Prof. Karin Luckey verabschiedet sich Ende August nach 15 Jahren als Rektorin der Hochschule Bremen (HSB) in den Ruhestand. Im Handelskammer-Magazin spricht sie über die Weiterentwicklung der HSB-Kooperationen mit der Wirtschaft.
Offiziell ist die Hochschule Bremen erst 41 Jahre alt, allerdings reichen ihre Wurzeln bis ins 18. Jahrhundert zurück. Die Bremische Navigationsschule, Vorläufer-Institution der heutigen Fachrichtung Nautik und Seeverkehr, wurde 1799 gegründet. Die enge Beziehung zur regionalen Wirtschaft zieht sich seither durch die Jahrhunderte – in den vergangenen 15 Jahren maßgeblich weiter vorangetrieben von Rektorin Karin Luckey, die sich Ende August in den Ruhestand verabschieden und das Amt an Prof. Konrad Wolf weitergeben wird. Sie sieht die HSB nicht nur als wichtige Ausbildungsstätte für dringend benötigte Fachkräfte, sondern auch als „Partner und Impulsgeber“ für Unternehmen und Institutionen.

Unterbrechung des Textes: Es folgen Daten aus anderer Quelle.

`src/pvq_pkg.sv`:
```
// ----------------------------------------------------------------------------
// PVQ index decoder package
// Shared control codes, command and status groups, and the pulse sign helper.
// ----------------------------------------------------------------------------
package pvq_pkg;

  typedef enum logic [3:0] {
    ST_FILL,
    ST_IDLE,
    ST_TOP,
    ST_MP_P_ISS,
    ST_MP_P_CHK,
    ST_MP_Q_ISS,
    ST_MP_Q_CHK,
    ST_KD_ISS,
    ST_KD_CHK,
    ST_FL_ISS,
    ST_FL_CHK,
    ST_MD_P_ISS,
    ST_MD_P_CHK,
    ST_MD_Q_ISS,
    ST_MD_Q_CHK,
    ST_EMIT
  } pvq_state_t;

  typedef enum logic [1:0] {
    ST2_NONE,
    ST2_L2A,
    ST2_L2B,
    ST2_L2C
  } pvq_tail_t;

  typedef enum logic [2:0] {
    LK_NK1,
    LK_NN,
    LK_KM1N,
    LK_NK,
    LK_KN,
    LK_K1N
  } pvq_lk_sel_t;

  typedef enum logic [3:0] {
    OP_NONE,
    OP_LOAD,
    OP_SIGN,
    OP_K_EQ_N,
    OP_K_DEC,
    OP_SET_P,
    OP_MD_ZERO,
    OP_ELEM,
    OP_L2A,
    OP_L2B,
    OP_L2C
  } pvq_op_t;

  typedef struct packed {
    pvq_lk_sel_t lk_sel;
    logic        lk_en;
    pvq_op_t     op;
  } pvq_cmd_t;

  typedef struct packed {
    logic fill_done;
    logic in_ok;
    logic n_gt2;
    logic k_ge_n;
    logic u_gt_i;
    logic md_zero;
    logic out_free;
  } pvq_stat_t;

  function automatic logic [8:0] spulse(input logic [8:0] mag, input logic [8:0] smask);
    return (mag + smask) ^ smask;
  endfunction

endpackage

```
`src/pvq_dp.sv`:
```
// ----------------------------------------------------------------------------
// PVQ datapath
// Index, dimension and pulse registers, table addressing and the output stage.
// ----------------------------------------------------------------------------
module pvq_dp import pvq_pkg::*; #(
  parameter int MAX_DIM    = 64,
  parameter int MAX_PULSES = 128,
  parameter int ROWS       = MAX_DIM + 1,
  parameter int COLS       = MAX_DIM + MAX_PULSES + 2,
  parameter int AW         = $clog2(ROWS * COLS)
) (
  input  logic              clk,
  input  logic              rst_n,
  input  pvq_cmd_t          cmd,
  output pvq_stat_t         stat,
  input  logic              fill_done,
  input  logic [31:0]       code_index,
  input  logic [6:0]        dimension,
  input  logic [7:0]        pulse_total,
  output logic              lk_en,
  output logic [AW-1:0]     lk_addr,
  input  logic [31:0]       lk_data,
  output logic              out_valid,
  input  logic              out_ready,
  output logic signed [8:0] out_value,
  output logic              out_last
);

  localparam int KW = $clog2(COLS) + 2;
  localparam int NW = $clog2(MAX_DIM + 1);

  logic [31:0]          i_r, i_nxt;
  logic [NW-1:0]        n_r, n_nxt;
  logic signed [KW-1:0] k_r, k_nxt;
  logic signed [KW-1:0] k0_r, k0_nxt;
  logic                 s_r, s_nxt;
  logic [31:0]          p_r, p_nxt;
  logic [8:0]           k2_r, k2_nxt;
  logic                 zero_r;
  logic                 ov_r, ov_nxt;
  logic [8:0]           oval_r, oval_nxt;
  logic                 olast_r, olast_nxt;

  logic signed [KW-1:0] n_s, la, lb;
  logic                 direct, swap;
  logic [KW-1:0]        row_u, col_u;
  logic [31:0]          u;
  logic                 out_free;
  logic [31:0]          k_ext, p2, i_inc, k2w;

  assign n_s = signed'(KW'(n_r));

  always_comb begin
    unique case (cmd.lk_sel)
      LK_NK1:  begin la = n_s;                lb = k_r + KW'(1); end
      LK_NN:   begin la = n_s;                lb = n_s;          end
      LK_KM1N: begin la = k_r - KW'(1);       lb = n_s;          end
      LK_NK:   begin la = n_s;                lb = k_r;          end
      LK_KN:   begin la = k_r;                lb = n_s;          end
      LK_K1N:  begin la = k_r + KW'(1);       lb = n_s;          end
      default: begin la = k_r;                lb = n_s;          end
    endcase
    direct = (la >= 0) && (lb >= 0) && (la < signed'(KW'(ROWS)))
           && (lb < signed'(KW'(COLS)));
    swap   = (la >= 0) && (lb >= 0) && (lb < signed'(KW'(ROWS)))
           && (la < signed'(KW'(COLS)));
    row_u  = direct ? unsigned'(la) : unsigned'(lb);
    col_u  = direct ? unsigned'(lb) : unsigned'(la);
    lk_addr = AW'(AW'(row_u) * AW'(COLS) + AW'(col_u));
  end

  assign lk_en    = cmd.lk_en;
  assign u        = zero_r ? 32'd0 : lk_data;
  assign out_free = !ov_r || out_ready;
  assign k_ext    = {{(32 - KW){k_r[KW-1]}}, k_r};
  assign p2       = (k_ext << 1) + 32'd1;
  assign i_inc    = i_r + 32'd1;
  assign k2w      = i_inc >> 1;

  always_comb begin
    i_nxt     = i_r;
    n_nxt     = n_r;
    k_nxt     = k_r;
    k0_nxt    = k0_r;
    s_nxt     = s_r;
    p_nxt     = p_r;
    k2_nxt    = k2_r;
    ov_nxt    = ov_r && !out_ready;
    oval_nxt  = oval_r;
    olast_nxt = olast_r;
    unique case (cmd.op)
      OP_NONE: ;
      OP_LOAD: begin
        i_nxt = code_index;
        n_nxt = NW'(dimension);
        k_nxt = KW'(pulse_total);
      end
      OP_SIGN: begin
        s_nxt  = (i_r >= u);
        i_nxt  = (i_r >= u) ? (i_r - u) : i_r;
        k0_nxt = k_r;
      end
      OP_K_EQ_N: k_nxt = n_s;
      OP_K_DEC:  k_nxt = k_r - KW'(1);
      OP_SET_P:  p_nxt = u;
      OP_MD_ZERO: begin
        k0_nxt = k_r;
        s_nxt  = 1'b0;
      end
      OP_ELEM: begin
        i_nxt     = i_r - p_r;
        n_nxt     = n_r - NW'(1);
        ov_nxt    = 1'b1;
        oval_nxt  = spulse(9'(k0_r - k_r), {9{s_r}});
        olast_nxt = 1'b0;
      end
      OP_L2A: begin
        s_nxt = (i_r >= p2);
        i_nxt = (i_r >= p2) ? (i_r - p2) : i_r;
      end
      OP_L2B: begin
        k2_nxt    = k2w[8:0];
        i_nxt     = (k2w != 32'd0) ? (i_r - ((k2w << 1) - 32'd1)) : i_r;
        ov_nxt    = 1'b1;
        oval_nxt  = spulse(9'(k_r) - k2w[8:0], {9{s_r}});
        olast_nxt = 1'b0;
      end
      OP_L2C: begin
        ov_nxt    = 1'b1;
        oval_nxt  = spulse(k2_r, 9'(32'd0 - i_r));
        olast_nxt = 1'b1;
      end
      default: ;
    endcase
  end

  always_ff @(posedge clk) begin
    if (!rst_n) begin
      ov_r <= 1'b0;
    end else begin
      ov_r <= ov_nxt;
    end
  end

  always_ff @(posedge clk) begin
    i_r     <= i_nxt;
    n_r     <= n_nxt;
    k_r     <= k_nxt;
    k0_r    <= k0_nxt;
    s_r     <= s_nxt;
    p_r     <= p_nxt;
    k2_r    <= k2_nxt;
    oval_r  <= oval_nxt;
    olast_r <= olast_nxt;
    if (cmd.lk_en) begin
      zero_r <= !(direct || swap);
    end
  end

  assign stat.fill_done = fill_done;
  assign stat.in_ok     = (dimension >= 7'd2) && (32'(dimension) <= MAX_DIM)
                        && (pulse_total >= 8'd1) && (32'(pulse_total) <= MAX_PULSES);
  assign stat.n_gt2     = (n_r > NW'(2));
  assign stat.k_ge_n    = (k_r >= n_s);
  assign stat.u_gt_i    = (u > i_r);
  assign stat.md_zero   = (p_r <= i_r) && (i_r < u);
  assign stat.out_free  = out_free;

  assign out_valid = ov_r;
  assign out_value = signed'(oval_r);
  assign out_last  = olast_r;

endmodule

```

Die Hochschule sei aufgrund ihres Profils der angewandten Wissenschaft, der Praxisorientierung und der Internationalität ganz besonders prädestiniert, auf die wirtschaftlichen und gesellschaftlichen Herausforderungen des Landes Bremen zu reagieren, so Luckey. „Insofern sind wir ein wichtiges Transformationslabor und auch eine Institution, die mit ihrer Praxisorientierung einen wichtigen Beitrag leisten kann: zur Fachkräftesicherung, zur Unterstützung von kleinen und mittelständischen Unternehmen, aber auch von großen Playern wie Airbus.“
In den letzten Jahren habe sich die HSB schon sehr bewusst der Frage gestellt, welchen Mehrwert sie für Bremen leisten kann. „Wir haben zudem unsere Forschungsschwerpunkte genau auf die Clusterthemen gelegt, die für das Land Bremen wichtig sind, wie die digitale Transformation, Energie, Klimawandel, Mobilität, Logistik, den Gesundheits- und Pflegesektor oder den Bereich der sozialen Innovationen. Auch unsere Studiengänge haben wir bedarfs- und nachfrageorientiert weiterentwickelt.“
Duale Studiengänge in Kooperation mit 200 Unternehmen
Von den rund 1.500 Absolventinnen und Absolventen pro Jahr entwickeln viele schon während des Studiums eine enge Bindung zu Unternehmen. Jeder zehnte Bachelor-Studierende ist zurzeit ein dual Studierender. Und jeder Studiengang der Hochschule beinhaltet mindestens ein Praxissemester. „Insofern haben wir derzeit mindestens 10.000 Unternehmenskontakte in Bremen und weltweit“, berichtet Luckey. Rund 90 Prozent der Abschlussarbeiten würden in enger Kooperation mit Unternehmen geschrieben – zu unternehmensrelevanten Themen. „Viele Unternehmen gehen aktiv auf die Studierenden zu“, hebt sie hervor. Der Career Service der HSB schaffe Kooperationsmöglichkeiten für Firmen, damit sie ihre Arbeitsplätze vorstellen können.
Bei den dualen Studiengängen kooperiert die Hochschule aktuell mit rund 200 Unternehmen aus Bremen und Umgebung. Angebote gibt es zum Beispiel in den Bereichen Betriebswirtschaft, Informatik, Management im Handel, Automatisierung/Mechatronik, Maschinenbau, Schiffbau und Soziale Arbeit. Bereits in diesem Jahr soll die Zahl der Studiengänge erhöht werden – vor allem im MINT-Bereich.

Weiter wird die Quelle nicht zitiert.